About this exercise: Restate word for word every line from the one containing "worst paths after" to the last line of the records below.
::: Records for this task :::
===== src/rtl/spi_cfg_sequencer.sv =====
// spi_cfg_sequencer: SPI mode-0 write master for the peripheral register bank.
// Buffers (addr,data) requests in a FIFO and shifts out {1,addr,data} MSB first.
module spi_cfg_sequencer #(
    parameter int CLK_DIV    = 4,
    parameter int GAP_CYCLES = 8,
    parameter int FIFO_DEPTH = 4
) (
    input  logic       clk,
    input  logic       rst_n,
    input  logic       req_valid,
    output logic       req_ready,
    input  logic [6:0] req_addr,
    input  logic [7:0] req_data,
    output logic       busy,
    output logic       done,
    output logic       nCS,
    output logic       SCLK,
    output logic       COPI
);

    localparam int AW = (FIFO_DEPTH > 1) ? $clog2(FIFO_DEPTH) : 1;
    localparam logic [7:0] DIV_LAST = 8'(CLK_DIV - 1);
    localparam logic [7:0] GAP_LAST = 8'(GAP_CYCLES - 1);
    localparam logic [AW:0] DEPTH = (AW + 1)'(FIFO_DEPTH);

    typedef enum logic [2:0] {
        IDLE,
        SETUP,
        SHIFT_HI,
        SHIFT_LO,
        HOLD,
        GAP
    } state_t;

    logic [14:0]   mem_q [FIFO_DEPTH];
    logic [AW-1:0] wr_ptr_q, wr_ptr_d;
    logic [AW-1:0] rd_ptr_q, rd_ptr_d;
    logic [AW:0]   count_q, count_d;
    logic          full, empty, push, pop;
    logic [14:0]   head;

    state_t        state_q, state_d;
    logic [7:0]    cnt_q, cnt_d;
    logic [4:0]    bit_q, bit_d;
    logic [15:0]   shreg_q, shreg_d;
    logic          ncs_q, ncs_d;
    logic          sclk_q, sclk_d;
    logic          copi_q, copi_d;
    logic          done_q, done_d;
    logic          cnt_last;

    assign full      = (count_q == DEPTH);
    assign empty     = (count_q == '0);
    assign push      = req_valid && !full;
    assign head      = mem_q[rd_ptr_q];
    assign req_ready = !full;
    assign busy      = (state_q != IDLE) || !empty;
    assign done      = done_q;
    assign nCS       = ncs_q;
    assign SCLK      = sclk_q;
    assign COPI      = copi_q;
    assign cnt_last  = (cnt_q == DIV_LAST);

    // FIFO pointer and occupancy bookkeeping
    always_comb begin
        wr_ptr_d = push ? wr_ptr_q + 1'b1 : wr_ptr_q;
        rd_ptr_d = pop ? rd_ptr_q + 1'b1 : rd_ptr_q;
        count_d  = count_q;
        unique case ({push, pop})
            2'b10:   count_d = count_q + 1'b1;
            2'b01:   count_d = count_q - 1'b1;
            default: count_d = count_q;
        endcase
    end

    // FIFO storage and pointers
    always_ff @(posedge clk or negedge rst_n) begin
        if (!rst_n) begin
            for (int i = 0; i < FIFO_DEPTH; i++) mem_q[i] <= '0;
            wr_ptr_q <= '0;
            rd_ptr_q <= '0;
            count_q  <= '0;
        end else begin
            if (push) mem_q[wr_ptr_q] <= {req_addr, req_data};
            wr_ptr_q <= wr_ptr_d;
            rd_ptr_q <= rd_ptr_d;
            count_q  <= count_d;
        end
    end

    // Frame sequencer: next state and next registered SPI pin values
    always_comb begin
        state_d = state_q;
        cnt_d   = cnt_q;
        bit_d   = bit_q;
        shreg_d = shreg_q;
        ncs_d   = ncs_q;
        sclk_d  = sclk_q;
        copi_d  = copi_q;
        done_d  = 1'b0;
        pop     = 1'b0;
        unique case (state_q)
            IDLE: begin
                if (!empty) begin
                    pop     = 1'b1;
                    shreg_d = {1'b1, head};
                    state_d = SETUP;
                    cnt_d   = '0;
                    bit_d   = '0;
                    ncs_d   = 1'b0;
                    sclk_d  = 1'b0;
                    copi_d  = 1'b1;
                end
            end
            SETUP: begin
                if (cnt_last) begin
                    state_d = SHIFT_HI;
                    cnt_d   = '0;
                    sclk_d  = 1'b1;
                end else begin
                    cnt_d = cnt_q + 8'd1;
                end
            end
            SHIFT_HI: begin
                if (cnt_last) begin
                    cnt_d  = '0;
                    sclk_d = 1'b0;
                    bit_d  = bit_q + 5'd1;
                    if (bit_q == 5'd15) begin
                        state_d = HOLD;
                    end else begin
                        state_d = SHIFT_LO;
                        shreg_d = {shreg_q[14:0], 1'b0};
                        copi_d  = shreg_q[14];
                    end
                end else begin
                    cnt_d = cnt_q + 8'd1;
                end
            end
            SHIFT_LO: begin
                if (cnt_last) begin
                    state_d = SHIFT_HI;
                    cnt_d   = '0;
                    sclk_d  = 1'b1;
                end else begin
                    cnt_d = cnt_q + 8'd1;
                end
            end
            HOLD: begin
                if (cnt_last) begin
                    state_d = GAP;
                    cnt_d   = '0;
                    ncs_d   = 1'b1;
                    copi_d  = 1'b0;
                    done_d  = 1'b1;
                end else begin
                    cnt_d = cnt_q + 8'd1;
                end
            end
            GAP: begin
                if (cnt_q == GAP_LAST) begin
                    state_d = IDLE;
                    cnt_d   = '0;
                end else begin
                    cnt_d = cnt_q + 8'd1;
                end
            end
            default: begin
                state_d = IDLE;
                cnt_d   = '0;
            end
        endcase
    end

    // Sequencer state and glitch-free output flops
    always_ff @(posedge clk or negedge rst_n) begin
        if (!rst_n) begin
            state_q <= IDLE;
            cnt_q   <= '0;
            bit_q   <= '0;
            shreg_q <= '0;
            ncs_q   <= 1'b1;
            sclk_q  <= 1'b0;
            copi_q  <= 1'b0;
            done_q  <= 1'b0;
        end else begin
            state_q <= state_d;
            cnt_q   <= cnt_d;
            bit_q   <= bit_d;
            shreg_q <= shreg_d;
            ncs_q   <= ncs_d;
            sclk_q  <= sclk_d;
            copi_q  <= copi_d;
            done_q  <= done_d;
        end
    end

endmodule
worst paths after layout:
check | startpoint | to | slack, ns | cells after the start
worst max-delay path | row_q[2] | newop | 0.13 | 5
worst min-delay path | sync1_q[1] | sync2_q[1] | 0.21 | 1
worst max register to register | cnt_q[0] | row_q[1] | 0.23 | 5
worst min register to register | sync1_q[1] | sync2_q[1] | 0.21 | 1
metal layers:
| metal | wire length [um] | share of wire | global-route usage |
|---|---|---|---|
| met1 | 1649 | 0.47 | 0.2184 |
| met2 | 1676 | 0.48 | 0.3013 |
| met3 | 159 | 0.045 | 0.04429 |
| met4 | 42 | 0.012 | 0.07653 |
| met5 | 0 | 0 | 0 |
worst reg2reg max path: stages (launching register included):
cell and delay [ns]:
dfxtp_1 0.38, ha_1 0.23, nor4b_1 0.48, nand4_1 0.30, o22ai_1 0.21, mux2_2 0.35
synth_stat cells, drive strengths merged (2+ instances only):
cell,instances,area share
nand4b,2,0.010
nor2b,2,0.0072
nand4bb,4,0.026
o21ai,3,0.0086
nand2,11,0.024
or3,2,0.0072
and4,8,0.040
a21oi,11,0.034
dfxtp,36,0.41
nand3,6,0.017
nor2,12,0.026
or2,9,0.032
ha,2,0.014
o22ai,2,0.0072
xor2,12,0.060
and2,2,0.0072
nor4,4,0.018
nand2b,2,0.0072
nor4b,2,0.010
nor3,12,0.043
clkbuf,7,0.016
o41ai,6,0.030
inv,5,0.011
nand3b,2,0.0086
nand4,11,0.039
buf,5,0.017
:::
Your solution:
worst paths after layout:
check | startpoint | to | slack, ns | cells after the start
worst max-delay path | row_q[2] | newop | 0.13 | 5
worst min-delay path | sync1_q[1] | sync2_q[1] | 0.21 | 1
worst max register to register | cnt_q[0] | row_q[1] | 0.23 | 5
worst min register to register | sync1_q[1] | sync2_q[1] | 0.21 | 1
metal layers:
| metal | wire length [um] | share of wire | global-route usage |
|---|---|---|---|
| met1 | 1649 | 0.47 | 0.2184 |
| met2 | 1676 | 0.48 | 0.3013 |
| met3 | 159 | 0.045 | 0.04429 |
| met4 | 42 | 0.012 | 0.07653 |
| met5 | 0 | 0 | 0 |
worst reg2reg max path: stages (launching register included):
cell and delay [ns]:
dfxtp_1 0.38, ha_1 0.23, nor4b_1 0.48, nand4_1 0.30, o22ai_1 0.21, mux2_2 0.35
synth_stat cells, drive strengths merged (2+ instances only):
cell,instances,area share
nand4b,2,0.010
nor2b,2,0.0072
nand4bb,4,0.026
o21ai,3,0.0086
nand2,11,0.024
or3,2,0.0072
and4,8,0.040
a21oi,11,0.034
dfxtp,36,0.41
nand3,6,0.017
nor2,12,0.026
or2,9,0.032
ha,2,0.014
o22ai,2,0.0072
xor2,12,0.060
and2,2,0.0072
nor4,4,0.018
nand2b,2,0.0072
nor4b,2,0.010
nor3,12,0.043
clkbuf,7,0.016
o41ai,6,0.030
inv,5,0.011
nand3b,2,0.0086
nand4,11,0.039
buf,5,0.017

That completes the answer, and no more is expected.